UPDATE 4 (15 August 2013): The glacial pace continues. Google is up to 13 search result pages indexed, though now all of Google’s results for the old website are gone (which is good, because they were mostly dead links). Bing, alas, is now down to 6. It may drop even farther, since two of those six are links to the old site as well. The slowness of this procedure has made me stop checking daily, anyway. It will get there when it gets there.

UPDATE 5 (23 September 2013): We have had a major breakthrough! Possibly it was connected to a number of websites linking to The Unheard Beethoven as a result of the discovery of Hess 137, or it may be pure coincidence. But as of today there are 181 search result pages for Google, whereas last week there were only about 25. We hope the rest will follow in short order. Bing has only 45, but again that’s good progress.

UPDATE 6 (27 September 2013): The glacier has clearly broken free. On September 23 there were 181 search result pages in Google; on September 25 there were 202; on September 26 there were 220. Now that over half of the search result pages are indexed, the Google search box at the top of the page is actually usable (not 100% complete, but it returns results). I think we can finally relax a bit, and it has taken about three months after eliminating the link rel=’canonical’ garbage to reach this stage. Thanks again to Roman Maeschi for the key insight that rescued this poor forsaken website from oblivion.

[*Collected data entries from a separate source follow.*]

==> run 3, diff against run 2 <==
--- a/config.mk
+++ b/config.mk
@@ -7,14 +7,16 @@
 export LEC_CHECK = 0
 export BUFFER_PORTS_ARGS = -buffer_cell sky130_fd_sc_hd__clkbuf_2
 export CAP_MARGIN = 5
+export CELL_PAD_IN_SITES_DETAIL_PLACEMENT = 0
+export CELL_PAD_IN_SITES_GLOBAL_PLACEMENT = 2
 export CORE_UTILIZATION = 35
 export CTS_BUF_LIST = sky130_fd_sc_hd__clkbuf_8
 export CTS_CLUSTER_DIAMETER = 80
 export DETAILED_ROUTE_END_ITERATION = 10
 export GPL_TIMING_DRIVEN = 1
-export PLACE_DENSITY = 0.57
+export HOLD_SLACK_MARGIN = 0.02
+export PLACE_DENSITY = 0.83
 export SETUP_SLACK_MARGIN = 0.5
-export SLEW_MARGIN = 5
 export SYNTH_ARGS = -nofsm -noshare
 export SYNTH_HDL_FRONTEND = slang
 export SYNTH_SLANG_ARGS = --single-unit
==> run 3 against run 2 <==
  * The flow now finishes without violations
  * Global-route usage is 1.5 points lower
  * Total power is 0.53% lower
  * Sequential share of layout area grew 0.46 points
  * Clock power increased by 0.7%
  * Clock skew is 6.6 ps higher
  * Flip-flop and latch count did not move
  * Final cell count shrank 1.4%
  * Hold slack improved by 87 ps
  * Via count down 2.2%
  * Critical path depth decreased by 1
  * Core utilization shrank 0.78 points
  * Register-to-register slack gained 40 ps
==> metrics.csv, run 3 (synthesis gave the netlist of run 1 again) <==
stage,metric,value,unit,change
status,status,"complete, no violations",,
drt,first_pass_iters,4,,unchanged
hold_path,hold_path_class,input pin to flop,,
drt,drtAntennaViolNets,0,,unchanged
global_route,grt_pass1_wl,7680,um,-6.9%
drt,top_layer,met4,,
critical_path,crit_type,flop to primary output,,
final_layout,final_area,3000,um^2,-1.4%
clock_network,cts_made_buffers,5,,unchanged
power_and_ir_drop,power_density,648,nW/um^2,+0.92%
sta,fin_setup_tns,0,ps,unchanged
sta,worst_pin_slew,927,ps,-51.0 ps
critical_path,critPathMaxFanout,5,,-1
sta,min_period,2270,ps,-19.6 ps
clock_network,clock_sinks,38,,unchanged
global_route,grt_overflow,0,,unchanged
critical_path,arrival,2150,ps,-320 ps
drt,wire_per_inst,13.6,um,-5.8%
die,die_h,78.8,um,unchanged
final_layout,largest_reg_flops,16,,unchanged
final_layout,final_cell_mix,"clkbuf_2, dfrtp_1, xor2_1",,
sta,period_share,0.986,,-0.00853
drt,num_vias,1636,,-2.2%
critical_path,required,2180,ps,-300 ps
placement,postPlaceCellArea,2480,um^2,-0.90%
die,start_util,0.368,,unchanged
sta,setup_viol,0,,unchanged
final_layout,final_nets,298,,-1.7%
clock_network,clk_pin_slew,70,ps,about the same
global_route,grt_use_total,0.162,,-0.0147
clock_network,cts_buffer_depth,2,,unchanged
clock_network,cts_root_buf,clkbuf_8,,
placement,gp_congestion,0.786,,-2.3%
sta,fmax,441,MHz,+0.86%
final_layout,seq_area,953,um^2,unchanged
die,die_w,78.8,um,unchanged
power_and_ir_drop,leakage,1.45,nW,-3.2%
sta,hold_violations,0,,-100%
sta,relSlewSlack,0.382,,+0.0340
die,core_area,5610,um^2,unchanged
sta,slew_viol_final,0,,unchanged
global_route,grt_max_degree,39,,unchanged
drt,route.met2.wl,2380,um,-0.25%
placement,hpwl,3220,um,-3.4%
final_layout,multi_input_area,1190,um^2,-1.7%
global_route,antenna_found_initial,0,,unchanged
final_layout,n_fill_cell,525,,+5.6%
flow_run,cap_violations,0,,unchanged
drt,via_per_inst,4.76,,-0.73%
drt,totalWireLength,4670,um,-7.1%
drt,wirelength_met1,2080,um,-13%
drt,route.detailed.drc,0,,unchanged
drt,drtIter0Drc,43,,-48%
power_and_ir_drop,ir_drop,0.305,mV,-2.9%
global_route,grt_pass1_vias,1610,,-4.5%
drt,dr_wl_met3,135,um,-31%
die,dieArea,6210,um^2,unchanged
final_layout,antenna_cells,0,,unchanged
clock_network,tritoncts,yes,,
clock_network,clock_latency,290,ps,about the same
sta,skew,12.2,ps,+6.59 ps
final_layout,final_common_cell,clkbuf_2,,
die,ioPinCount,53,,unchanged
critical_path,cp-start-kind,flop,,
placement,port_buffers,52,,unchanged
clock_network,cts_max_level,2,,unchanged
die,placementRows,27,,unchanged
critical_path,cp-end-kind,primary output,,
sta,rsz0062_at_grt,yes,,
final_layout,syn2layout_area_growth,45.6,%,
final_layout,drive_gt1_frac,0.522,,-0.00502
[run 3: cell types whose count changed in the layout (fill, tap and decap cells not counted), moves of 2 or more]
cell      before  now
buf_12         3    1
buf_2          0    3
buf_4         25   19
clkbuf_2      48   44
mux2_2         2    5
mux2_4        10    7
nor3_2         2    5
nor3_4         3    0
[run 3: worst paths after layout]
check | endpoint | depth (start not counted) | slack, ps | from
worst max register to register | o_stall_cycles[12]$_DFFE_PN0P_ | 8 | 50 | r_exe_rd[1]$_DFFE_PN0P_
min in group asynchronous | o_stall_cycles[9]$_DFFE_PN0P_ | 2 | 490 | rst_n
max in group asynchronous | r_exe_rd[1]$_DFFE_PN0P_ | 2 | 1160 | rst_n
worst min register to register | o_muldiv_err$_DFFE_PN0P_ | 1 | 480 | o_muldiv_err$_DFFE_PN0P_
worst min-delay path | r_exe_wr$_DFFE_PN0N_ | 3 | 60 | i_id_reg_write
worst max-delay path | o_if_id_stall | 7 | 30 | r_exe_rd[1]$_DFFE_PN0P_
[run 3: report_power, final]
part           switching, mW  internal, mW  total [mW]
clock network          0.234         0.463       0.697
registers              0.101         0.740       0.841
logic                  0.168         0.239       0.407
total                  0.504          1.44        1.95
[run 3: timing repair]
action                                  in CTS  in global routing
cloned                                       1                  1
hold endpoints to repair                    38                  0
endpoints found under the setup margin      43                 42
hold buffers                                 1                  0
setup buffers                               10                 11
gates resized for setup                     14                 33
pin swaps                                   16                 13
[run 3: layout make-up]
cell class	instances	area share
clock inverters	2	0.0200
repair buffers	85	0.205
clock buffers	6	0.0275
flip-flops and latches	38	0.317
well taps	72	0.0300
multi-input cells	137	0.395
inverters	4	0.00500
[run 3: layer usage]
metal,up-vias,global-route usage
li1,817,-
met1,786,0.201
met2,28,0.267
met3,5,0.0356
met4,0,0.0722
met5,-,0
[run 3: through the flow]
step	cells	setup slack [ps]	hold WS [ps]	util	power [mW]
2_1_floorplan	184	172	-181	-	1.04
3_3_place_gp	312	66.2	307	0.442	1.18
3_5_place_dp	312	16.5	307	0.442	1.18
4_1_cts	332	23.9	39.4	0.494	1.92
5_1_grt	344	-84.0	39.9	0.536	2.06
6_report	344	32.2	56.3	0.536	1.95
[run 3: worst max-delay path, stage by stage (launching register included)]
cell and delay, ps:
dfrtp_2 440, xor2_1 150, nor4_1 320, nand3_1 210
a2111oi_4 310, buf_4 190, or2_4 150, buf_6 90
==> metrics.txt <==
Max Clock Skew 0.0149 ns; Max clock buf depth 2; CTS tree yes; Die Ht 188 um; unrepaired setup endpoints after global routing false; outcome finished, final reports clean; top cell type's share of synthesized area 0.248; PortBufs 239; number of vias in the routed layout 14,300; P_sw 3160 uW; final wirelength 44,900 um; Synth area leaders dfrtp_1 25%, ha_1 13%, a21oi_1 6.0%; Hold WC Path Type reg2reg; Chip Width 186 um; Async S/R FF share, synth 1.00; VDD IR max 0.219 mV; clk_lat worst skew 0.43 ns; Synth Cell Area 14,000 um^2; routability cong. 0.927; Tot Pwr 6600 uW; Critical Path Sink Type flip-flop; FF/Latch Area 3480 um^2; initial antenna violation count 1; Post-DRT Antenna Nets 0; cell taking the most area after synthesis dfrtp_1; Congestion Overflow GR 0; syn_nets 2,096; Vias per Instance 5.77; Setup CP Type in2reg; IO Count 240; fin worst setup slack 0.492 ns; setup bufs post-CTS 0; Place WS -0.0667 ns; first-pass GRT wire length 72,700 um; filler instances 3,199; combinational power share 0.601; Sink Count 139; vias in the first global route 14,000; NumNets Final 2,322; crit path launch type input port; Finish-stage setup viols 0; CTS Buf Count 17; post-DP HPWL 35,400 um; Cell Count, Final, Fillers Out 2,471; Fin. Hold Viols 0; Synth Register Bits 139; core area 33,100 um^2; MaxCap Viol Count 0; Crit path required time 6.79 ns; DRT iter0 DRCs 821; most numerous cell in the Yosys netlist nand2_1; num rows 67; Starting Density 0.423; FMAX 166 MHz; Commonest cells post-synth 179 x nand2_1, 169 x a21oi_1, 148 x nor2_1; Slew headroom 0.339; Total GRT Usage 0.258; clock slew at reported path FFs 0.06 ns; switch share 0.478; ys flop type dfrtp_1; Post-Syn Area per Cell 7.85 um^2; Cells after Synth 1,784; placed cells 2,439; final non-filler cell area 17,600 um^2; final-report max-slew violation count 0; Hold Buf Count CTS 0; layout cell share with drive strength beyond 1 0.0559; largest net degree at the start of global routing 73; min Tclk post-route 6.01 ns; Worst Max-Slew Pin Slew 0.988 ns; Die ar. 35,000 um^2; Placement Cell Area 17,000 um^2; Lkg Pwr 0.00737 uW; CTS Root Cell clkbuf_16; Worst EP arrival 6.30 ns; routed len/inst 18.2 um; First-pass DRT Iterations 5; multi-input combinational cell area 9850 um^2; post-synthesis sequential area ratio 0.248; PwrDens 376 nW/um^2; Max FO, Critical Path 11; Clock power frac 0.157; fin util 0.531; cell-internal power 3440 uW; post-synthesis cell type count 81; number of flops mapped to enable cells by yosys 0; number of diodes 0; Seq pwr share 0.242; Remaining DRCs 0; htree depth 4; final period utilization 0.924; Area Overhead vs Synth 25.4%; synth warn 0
==> src/rtl/sram_req_arbiter.sv <==
// sram_req_arbiter: merges CH SRAM-like master channels onto one slave port.
// Index 0 = instruction fetch, 1 = data access. Up to DEPTH transactions are
// tracked in a FIFO of issuing-channel indices so that in-order responses
// are routed back to the issuing channel.
// Optional macro ARB_ROUND_ROBIN_EN selects round-robin arbitration instead
// of fixed highest-index priority.
module sram_req_arbiter #(
  parameter int unsigned CH     = 2,
  parameter int unsigned ADDR_W = 32,
  parameter int unsigned DATA_W = 32,
  parameter int unsigned DEPTH  = 4
) (
  input  logic                       clk,
  input  logic                       resetn,
  input  logic [CH-1:0]              ch_req,
  input  logic [CH-1:0]              ch_wr,
  input  logic [2*CH-1:0]            ch_size,
  input  logic [CH*DATA_W/8-1:0]     ch_wstrb,
  input  logic [CH*ADDR_W-1:0]       ch_addr,
  input  logic [CH*DATA_W-1:0]       ch_wdata,
  output logic [CH-1:0]              ch_addr_ok,
  output logic [CH-1:0]              ch_data_ok,
  output logic [DATA_W-1:0]          ch_rdata,
  output logic                       req,
  output logic                       wr,
  output logic [1:0]                 size,
  output logic [DATA_W/8-1:0]        wstrb,
  output logic [ADDR_W-1:0]          addr,
  output logic [DATA_W-1:0]          wdata,
  input  logic                       addr_ok,
  input  logic                       data_ok,
  input  logic [DATA_W-1:0]          rdata,
  output logic [$clog2(DEPTH+1)-1:0] outstanding,
  output logic                       err_unexp
);

  localparam int unsigned IW = $clog2(CH);
  localparam int unsigned PW = $clog2(DEPTH);
  localparam int unsigned CW = $clog2(DEPTH+1);
  localparam int unsigned SW = DATA_W/8;

  logic [IW-1:0] fifo_q [DEPTH];
  logic [PW-1:0] head_q, head_d, tail_q, tail_d;
  logic [CW-1:0] cnt_q, cnt_d;
  logic          lock_q, lock_d;
  logic [IW-1:0] lock_idx_q, lock_idx_d;
  logic          err_q, err_d;
  logic [IW-1:0] win;
  logic          found;
  logic          accept, pop;
`ifdef ARB_ROUND_ROBIN_EN
  logic [IW-1:0] rr_q, rr_d;
  logic [IW-1:0] cand;
`endif

  // Winner selection; an active lock overrides the arbitration result
  always_comb begin
    win   = '0;
    found = 1'b0;
`ifdef ARB_ROUND_ROBIN_EN
    cand  = '0;
    // Walk the search order backwards so the last hit is the first
    // candidate after the pointer.
    for (int unsigned k = CH; k >= 1; k--) begin
      cand = IW'((32'(rr_q) + k) % CH);
      if (ch_req[cand]) begin
        win   = cand;
        found = 1'b1;
      end
    end
`else
    for (int unsigned i = 0; i < CH; i++) begin
      if (ch_req[i]) begin
        win   = IW'(i);
        found = 1'b1;
      end
    end
`endif
    if (lock_q) begin
      win   = lock_idx_q;
      found = 1'b1;
    end
  end

  // Slave-side field mux from the winning channel
  always_comb begin
    wr    = 1'b0;
    size  = '0;
    wstrb = '0;
    addr  = '0;
    wdata = '0;
    for (int unsigned i = 0; i < CH; i++) begin
      if (win == IW'(i)) begin
        wr    = ch_wr[i];
        size  = ch_size[2*i +: 2];
        wstrb = ch_wstrb[i*SW +: SW];
        addr  = ch_addr[i*ADDR_W +: ADDR_W];
        wdata = ch_wdata[i*DATA_W +: DATA_W];
      end
    end
  end

  // Handshakes, response routing and next-state for tracking/lock/error
  always_comb begin
    req        = found && (cnt_q != CW'(DEPTH));
    accept     = req && addr_ok;
    pop        = data_ok && (cnt_q != '0);
    ch_addr_ok = '0;
    ch_data_ok = '0;
    if (accept) ch_addr_ok[win] = 1'b1;
    if (pop)    ch_data_ok[fifo_q[head_q]] = 1'b1;
    ch_rdata   = rdata;

    head_d = pop    ? head_q + PW'(1) : head_q;
    tail_d = accept ? tail_q + PW'(1) : tail_q;
    cnt_d  = cnt_q;
    case ({accept, pop})
      2'b10:   cnt_d = cnt_q + CW'(1);
      2'b01:   cnt_d = cnt_q - CW'(1);
      default: cnt_d = cnt_q;
    endcase

    lock_d     = lock_q;
    lock_idx_d = lock_idx_q;
    if (req && !addr_ok) begin
      lock_d     = 1'b1;
      lock_idx_d = win;
    end else if (addr_ok) begin
      lock_d = 1'b0;
    end

    err_d = err_q | (data_ok && (cnt_q == '0));
`ifdef ARB_ROUND_ROBIN_EN
    rr_d = accept ? win : rr_q;
`endif
  end

  // State registers
  always_ff @(posedge clk or negedge resetn) begin
    if (!resetn) begin
      head_q     <= '0;
      tail_q     <= '0;
      cnt_q      <= '0;
      lock_q     <= 1'b0;
      lock_idx_q <= '0;
      err_q      <= 1'b0;
`ifdef ARB_ROUND_ROBIN_EN
      rr_q       <= '0;
`endif
    end else begin
      head_q     <= head_d;
      tail_q     <= tail_d;
      cnt_q      <= cnt_d;
      lock_q     <= lock_d;
      lock_idx_q <= lock_idx_d;
      err_q      <= err_d;
`ifdef ARB_ROUND_ROBIN_EN
      rr_q       <= rr_d;
`endif
    end
  end

  // Tracking FIFO storage: issuing channel index per accepted request
  always_ff @(posedge clk or negedge resetn) begin
    if (!resetn) begin
      for (int unsigned i = 0; i < DEPTH; i++) fifo_q[i] <= '0;
    end else if (accept) begin
      fifo_q[tail_q] <= win;
    end
  end

  assign outstanding = cnt_q;
  assign err_unexp   = err_q;

endmodule
===== config.mk =====
export PLATFORM = sky130hd
export DESIGN_NAME = robot_axis_sequencer
export DESIGN_NICKNAME = d
export VERILOG_FILES = /design/src/rtl/robot_seq_pkg.sv /design/src/rtl/robot_rr_pick.sv /design/src/rtl/robot_axis_sequencer.sv
export SDC_FILE = /design/constraint.sdc
export NUM_CORES = 1
export LEC_CHECK = 0
export ABC_AREA = 0
export CORE_MARGIN = 2
export CORE_UTILIZATION = 58
export DETAILED_ROUTE_END_ITERATION = 8
export PLACE_DENSITY_LB_ADDON = 0.25
export SYNTH_ARGS = -nofsm -noshare
export SYNTH_HDL_FRONTEND = slang
export SYNTH_SLANG_ARGS = --single-unit

===== constraint.sdc =====
create_clock -name clk -period 5.1 [get_ports clk]
set_input_delay 1.02 -clock clk [delete_from_list [all_inputs] [get_ports clk]]
set_output_delay 1.02 -clock clk [all_outputs]
set_load 0.005 [all_outputs]
File: config.mk
export PLATFORM = sky130hd
export DESIGN_NAME = ddr3_reset_n_seq_flat
export DESIGN_NICKNAME = d
export VERILOG_FILES = /design/src/rtl/ddr3_reset_n_seq_if.sv /design/src/rtl/ddr3_reset_n_seq.sv /design/src/flat_wrapper.sv
export SDC_FILE = /design/constraint.sdc
export NUM_CORES = 1
export LEC_CHECK = 0
export BUFFER_PORTS_ARGS = -buffer_cell sky130_fd_sc_hd__buf_2
export CORE_ASPECT_RATIO = 1.1
export CORE_UTILIZATION = 57
export DETAILED_ROUTE_END_ITERATION = 12
export PLACE_DENSITY = 0.77
export SYNTH_ARGS = -nofsm -noshare
export SYNTH_HDL_FRONTEND = slang
export SYNTH_SLANG_ARGS = --single-unit
File: constraint.sdc
create_clock -name FAB_CLK -period 3 [get_ports FAB_CLK]
set_input_delay 0.75 -clock FAB_CLK [delete_from_list [all_inputs] [get_ports FAB_CLK]]
set_output_delay 0.75 -clock FAB_CLK [all_outputs]
set_load 0.01 [all_outputs]
File: src/rtl/ddr3_reset_n_seq_if.sv
// DDR3 RESET_N sequencer bundle: controller-side control
// plus the RESET_N IOD lane and delay-line handshake.
interface ddr3_reset_n_seq_if;
    logic       START;
    logic       RESET_REQ;
    logic [3:0] TX_DATA_0;
    logic [3:0] OE_DATA_0;
    logic       ODT_EN_0;
    logic       CKE_READY;
    logic       BUSY;
    logic       DLY_ADJ_REQ;
    logic       DLY_ADJ_DIR;
    logic       DLY_ADJ_ACK;
    logic       DLY_ERR;
    logic       DELAY_LINE_LOAD_0;
    logic       DELAY_LINE_MOVE_0;
    logic       DELAY_LINE_DIRECTION_0;
    logic       DELAY_LINE_OUT_OF_RANGE_0;

    modport slave (
        input  START,
        input  RESET_REQ,
        input  DLY_ADJ_REQ,
        input  DLY_ADJ_DIR,
        input  DELAY_LINE_OUT_OF_RANGE_0,
        output TX_DATA_0,
        output OE_DATA_0,
        output ODT_EN_0,
        output CKE_READY,
        output BUSY,
        output DLY_ADJ_ACK,
        output DLY_ERR,
        output DELAY_LINE_LOAD_0,
        output DELAY_LINE_MOVE_0,
        output DELAY_LINE_DIRECTION_0
    );

    modport master (
        output START,
        output RESET_REQ,
        output DLY_ADJ_REQ,
        output DLY_ADJ_DIR,
        output DELAY_LINE_OUT_OF_RANGE_0,
        input  TX_DATA_0,
        input  OE_DATA_0,
        input  ODT_EN_0,
        input  CKE_READY,
        input  BUSY,
        input  DLY_ADJ_ACK,
        input  DLY_ERR,
        input  DELAY_LINE_LOAD_0,
        input  DELAY_LINE_MOVE_0,
        input  DELAY_LINE_DIRECTION_0
    );
endinterface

UPDATE 7 (30 September 2013): 281 results as of today on Google, so almost to the 75% mark. Bing is lagging with 51, but still moving in the right direction.

UPDATE 8 (15 October 2013): Google and Beethoven have reached a truce. Google is showing 480 search results, which should be just about everything on the site; if it’s not, I expect they’ll be added any day now. I am calling this case closed after approximately four months. Bing is lagging badly behind (74 results) but since we use Google for the site search engine, that’s the one that really counts so far as I’m concerned. Thanks once more to Kevin and Roman for helping us get this sorted out.